None of us are sure, except for the OP.


----------



## Kylie1969 (Jul 18, 2013)

GotGarlic said:


> Here's a video where the cook ties the dough into knots, which seems like it would make the bread more flaky. She has other tips while she's making it. Hope this helps.
> https://www.youtube.com/watch?v=IbzubDDw220



Great video, thanks GG


----------



## CWS4322 (Jul 18, 2013)

Chief Longwind Of The North said:


> I think that there are a whole bunch of recipes and foods that I've never heard of, and I've heard of a lot of different foods.  I never heard of malwach either.  The OP was fairly rude, I agree.  I hope he sees how many people tried to help him anyway, and that he changes his attitude.  This is such a great site, where everyone wants to help each other.  maybe everyone's example will rub off on this guy.
> 
> Seeeeeya; Chief Longwind of the North


What is it? +2


----------



## Siegal (Jul 18, 2013)

GotGarlic said:


> I guess that's what I get for googling something I know nothing about  Just trying to help



Not trying to come off mean.
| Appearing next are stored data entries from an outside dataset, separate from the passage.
==> design/flow/design.v <==
`timescale 1ns / 1ps
module LC3_RegisterFile(
    input [15:0] data,  
    input [2:0] DR,  
    input LD,
	 input clk, 
    input [2:0] SR2,  
    input [2:0] SR1,  
    output reg [15:0] SR2OUT,  
    output reg [15:0] SR1OUT  
    );
    reg R[7:0] [15:0];  
    integer i;
    always @(posedge clk) begin
        if (LD) begin
	    for (i = 0; i < 16; i = i + 1) begin  
		    R[DR][i] <= data[i];  
	    end
        end
    end
    always @(*) begin
        for (i = 0; i < 16; i = i + 1) begin
            SR1OUT[i] = R[SR1][i];  
	    SR2OUT[i] = R[SR2][i];  
	end
    end
endmodule
==> design/flow/run.sh <==
#!/bin/bash
# OpenROAD 26Q1-2900-gdf79404cd8, Yosys 0.63+post, stock flow scripts
make -C /OpenROAD-flow-scripts/flow DESIGN_CONFIG=/design/flow/config.mk WORK_HOME=/design/flow/orfs finish
==> design/flow/config.mk <==
export PLATFORM = sky130hd
export DESIGN_NAME = LC3_RegisterFile
export DESIGN_NICKNAME = LC3_RegisterFile
export VERILOG_FILES = /design/flow/design.v
export SDC_FILE = /design/flow/constraint.sdc
export NUM_CORES = 4
export LEC_CHECK = 1
export CORE_UTILIZATION = 30
==> design/flow/constraint.sdc <==
current_design LC3_RegisterFile

set clk_period 4.4
set clk_io_pct 0.2

create_clock -name clk0 -period $clk_period [get_ports {clk}]

set non_clock_inputs [all_inputs -no_clocks]
set_input_delay [expr $clk_period * $clk_io_pct] -clock clk0 $non_clock_inputs
set_output_delay [expr $clk_period * $clk_io_pct] -clock clk0 [all_outputs]
==> impl_table.tex <==
% Implementation results table
\begin{tabular}{lr}
\hline
Metric & Value \\
\hline
\multicolumn{2}{l}{\textbf{Run status}} \\
\quad Status & completed \\
\multicolumn{2}{l}{\textbf{Detailed routing}} \\
\quad Number of search-and-repair iterations in the first detailed-routing pass & 4 \\
\quad Routed len/inst & 19.5 µm \\
\quad DRC & 0 \\
\quad Antenna Diode Count & 0 \\
\quad Number of vias per cell & 4.86 \\
\quad Starting DRT DRC Count & 108 \\
\quad Routed Antenna Nets & 0 \\
\quad Total wire length after detailed routing & around 12 mm \\
\quad Vias after detailed routing & approximately 2,900 \\
\multicolumn{2}{l}{\textbf{Setup path}} \\
\quad Element type at the critical path end & output port \\
\quad Startpoint class of the critical path & input port \\
\quad Data arrival time of the worst path & 2820 ps \\
\quad Critical path type & input port to output port \\
\quad Required time of the critical path & 3520 ps \\
\quad Maximum fanout encountered on the critical timing path & 32 \\
\multicolumn{2}{l}{\textbf{Job}} \\
\quad Number of maximum-capacitance constraint violations & 0 \\
\quad Number of warnings in the stage logs & 25 \\
\multicolumn{2}{l}{\textbf{Global routing}} \\
\quad Via count of the first global-routing pass & 3,317 \\
\quad Overall global routing resource usage & 13.0\% \\
\quad Antenna violations before repair & 0 \\
\quad GRT overflow & 0 \\
\quad First-pass GRT wire length & $\sim$18 mm \\
\quad Pin count of the biggest net entering global routing & 33 \\
\multicolumn{2}{l}{\textbf{Synthesis}} \\
\quad Chip area from the yosys synthesis statistics & around 6000 µm² \\
\quad Cell count after synthesis & 255 \\
\quad Async set or reset register ratio after synthesis & 0\% \\
\quad Mean post-synth cell area & 23.7 µm² \\
\quad Dominant Register Cell & sky130\_fd\_sc\_hd\_\_edfxtp\_1 \\
\quad Yosys Warn Count & 1 \\
\quad Post-synth cell types & 12 \\
\quad Synth top area cells & sky130\_fd\_sc\_hd\_\_edfxtp\_1 64\%, sky130\_fd\_sc\_hd\_\_mux4\_1 24\%, sky130\_fd\_sc\_hd\_\_mux2\_2 6.0\% \\
\quad Library cell occupying the most area in the post-synthesis netlist & sky130\_fd\_sc\_hd\_\_edfxtp\_1 \\
\quad Most frequent cell after synthesis & sky130\_fd\_sc\_hd\_\_edfxtp\_1 \\
\quad Number of flip-flops and latches in the synthesized netlist & 128 \\
\quad Cell total in the yosys stat output & around 260 \\
\quad Post-synthesis instance area & 6040 µm² \\
\quad Count of flip-flops with a built-in enable after synthesis & 128 \\
\quad Top cells by count & 128 x sky130\_fd\_sc\_hd\_\_edfxtp\_1, 56 x sky130\_fd\_sc\_hd\_\_mux4\_1, 32 x sky130\_fd\_sc\_hd\_\_mux2\_2, 8 x sky130\_fd\_sc\_hd\_\_buf\_6, 8 x sky130\_fd\_sc\_hd\_\_mux4\_2 \\
\quad Post-synthesis sequential area ratio & 63.6\% \\
\quad Dominant cell area share & 63.6\% \\
\multicolumn{2}{l}{\textbf{CTS}} \\
\quad Clock Path Buffers & 2 \\
\quad Clock buffer count from CTS & 17 \\
\quad TritonCTS clock tree & built \\
\quad Clk root buf & sky130\_fd\_sc\_hd\_\_clkbuf\_16 \\
\quad Clock sinks & 128 \\
\quad Quantity of gates resized following cts & 0 \\
\quad Number of hold-repair buffers added at the cts stage & 0 \\
\quad Number of buffers inserted by post-CTS setup repair & 0 \\
\quad CTS clk-pin slew, worst paths & 50 ps \\
\quad Number of H-tree levels & 4 \\
\multicolumn{2}{l}{\textbf{Layout}} \\
\quad Register containing the most flip-flops in the final layout & R \\
\quad Max FFs per register & 128 \\
\quad Largest regs & R x128 \\
\quad Post-route design area & 7490 µm² \\
\quad Area added between synthesis and finish & 23.8\% \\
\quad Number of filler cells placed in the layout & 1,741 \\
\quad Final cell count without fillers & 606 \\
\quad Ratio of cells with drive above 1 in the final layout & 25.2\% \\
\multicolumn{2}{l}{\textbf{Floorplanning}} \\
\quad Row Count & 51 \\
\quad Die span in x & 144 µm \\
\quad Top Ports & 59 \\
\quad Area inside the core boundary & 19,600 µm² \\
\quad Die height & 144 µm \\
\quad Die area & 20,700 µm² \\
\quad Initial core utilization & a little under a third \\
\multicolumn{2}{l}{\textbf{Timing}} \\
\quad Max-Slew Margin vs Limit & 69.6\% \\
\quad Setup violation total in the final timing report & 0 \\
\quad Worst path setup slack after routing & 698 ps \\
\quad Setup repair after global routing missed its margin & false \\
\quad Final clock period utilization by the worst path & 84.1\% \\
\quad Shortest period the worst path allows & $\sim$3700 ps \\
\quad Total negative slack for setup checks & 0 ps \\
\quad Highest clock frequency the design can meet & 0.270 GHz \\
\quad Slew Viols, Final & 0 \\
\quad Hold violation count in the final report & 0 \\
\quad Measured slew at the worst slew-check pin & about 460 ps \\
\multicolumn{2}{l}{\textbf{Power and ir drop}} \\
\quad Peak supply drop & 0.271 mV \\
\quad Final total power & slightly below 3000 µW \\
\quad Power Density & 386 nW/µm² \\
\quad P\_leak & 0.00252 µW \\
\multicolumn{2}{l}{\textbf{Place}} \\
\quad Input/output buffers & 58 \\
\quad RD Place Congestion & 0.727 \\
\quad Half-perimeter wire length after placement & 6.92 mm \\
\quad Cells after DPL & 574 \\
\quad Post-placement worst setup slack & 661 ps \\
\quad Cell area after placement & around 7000 µm² \\
\multicolumn{2}{l}{\textbf{Worst hold path}} \\
\quad Classification of the worst-slack hold path & input port to flip-flop \\
\quad Instance count along the most critical hold path & 1 \\
\hline
\end{tabular}
-- layout make-up --
| type | instances | area, µm² | share of cell area (%) |
|---|---|---|---|
| Sequential cell | 128 | 3840 | 51.3 |
| Multi-Input combinational cell | 109 | 2080 | 27.8 |
| Timing Repair Buffer | 72 | 701 | 9.36 |
| Clock buffer | 19 | 433 | 5.78 |
| Tap cell | 265 | 332 | 4.43 |
| Clock inverter | 13 | 96.3 | 1.29 |
-- report_power, final --
| group | internal, µW | total, µW | switching [µW] |
|---|---|---|---|
| Sequential | 1390 | 1400 | 13.0 |
| Combinational | 171 | 271 | 100 |
| Clock | 764 | 1220 | 459 |
-- cell families after synthesis --
kind of cell / count (synthesis) / synth area share [%]
buffers and inverters: 18 / 2.15
DFF: 128 / 63.6
muxes: 96 / 33.3
and+or+nand+nor: 13 / 0.973
-- cells in the final DEF (no fill, tap or decap), types with 2 or more instances in the layout --
cell	n
sky130_fd_sc_hd__edfxtp_1	128
sky130_fd_sc_hd__nand2_1	2
sky130_fd_sc_hd__buf_2	2
sky130_fd_sc_hd__clkinv_1	2
sky130_fd_sc_hd__buf_4	12
sky130_fd_sc_hd__clkbuf_1	2
sky130_fd_sc_hd__clkdlybuf4s50_1	56
sky130_fd_sc_hd__nand2b_1	3
sky130_fd_sc_hd__mux4_2	8
sky130_fd_sc_hd__clkbuf_16	17
sky130_fd_sc_hd__mux4_1	56
sky130_fd_sc_hd__nor3_2	2
sky130_fd_sc_hd__buf_12	2
sky130_fd_sc_hd__mux2_2	32
sky130_fd_sc_hd__nor2_1	6
sky130_fd_sc_hd__clkinvlp_4	2
sky130_fd_sc_hd__clkinv_2	7
-- through the flow --
step           hold slack, ps  util, %
6_report                 1200     38.2
4_1_cts                  1190     38.2
3_5_place_dp             1610     35.5
3_3_place_gp             1600     35.5
5_1_grt                  1210     38.2
2_1_floorplan             979        -
-- metal layers --
metal | routed length, µm | share of wire, % | vias to the layer above | GRT usage [%]
met5 | 0 | 0 | - | 0
met4 | 127 | 1.1 | 0 | 1.34
met1 | 3910 | 33 | 1457 | 13.9
met3 | 1730 | 15 | 7 | 9.43
met2 | 6050 | 51 | 155 | 21.6
li1 | - | - | 1324 | -
-- critical path: stages --
cell                              delay (ps)
sky130_fd_sc_hd__clkdlybuf4s50_1         450
sky130_fd_sc_hd__buf_4                   390
sky130_fd_sc_hd__mux4_1                  370
sky130_fd_sc_hd__mux2_2                  300
sky130_fd_sc_hd__clkdlybuf4s50_1         410
-- path summary, 6_finish.rpt --
| kind | from | endpoint | slack [ps] |
|---|---|---|---|
| worst min-delay path | data[9] | R[86]$_DFFE_PP_ | 1200 |
| worst max-delay path | SR1[2] | SR1OUT[4] | 700 |
No activity file was given, so power comes from the tool's default toggle rates.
Was just commenting -must use more emoticons.  The one in the video looked naan. the ones I've seen are like fried flakey dough (so good...must go get me some). I usually get it at Israeli restaurants that skew Sephardic. It's a Shabbat food so they may only have it once a week if at all. good luck for anyone searching it out. It's good


----------



## Siegal (Jul 18, 2013)

Dawgluver said:


> None of us are sure, except for the OP.



It's actually made fun of in the movie "the dictator" if anyone wants to hear it pronounced and no...it's not slang for..that


----------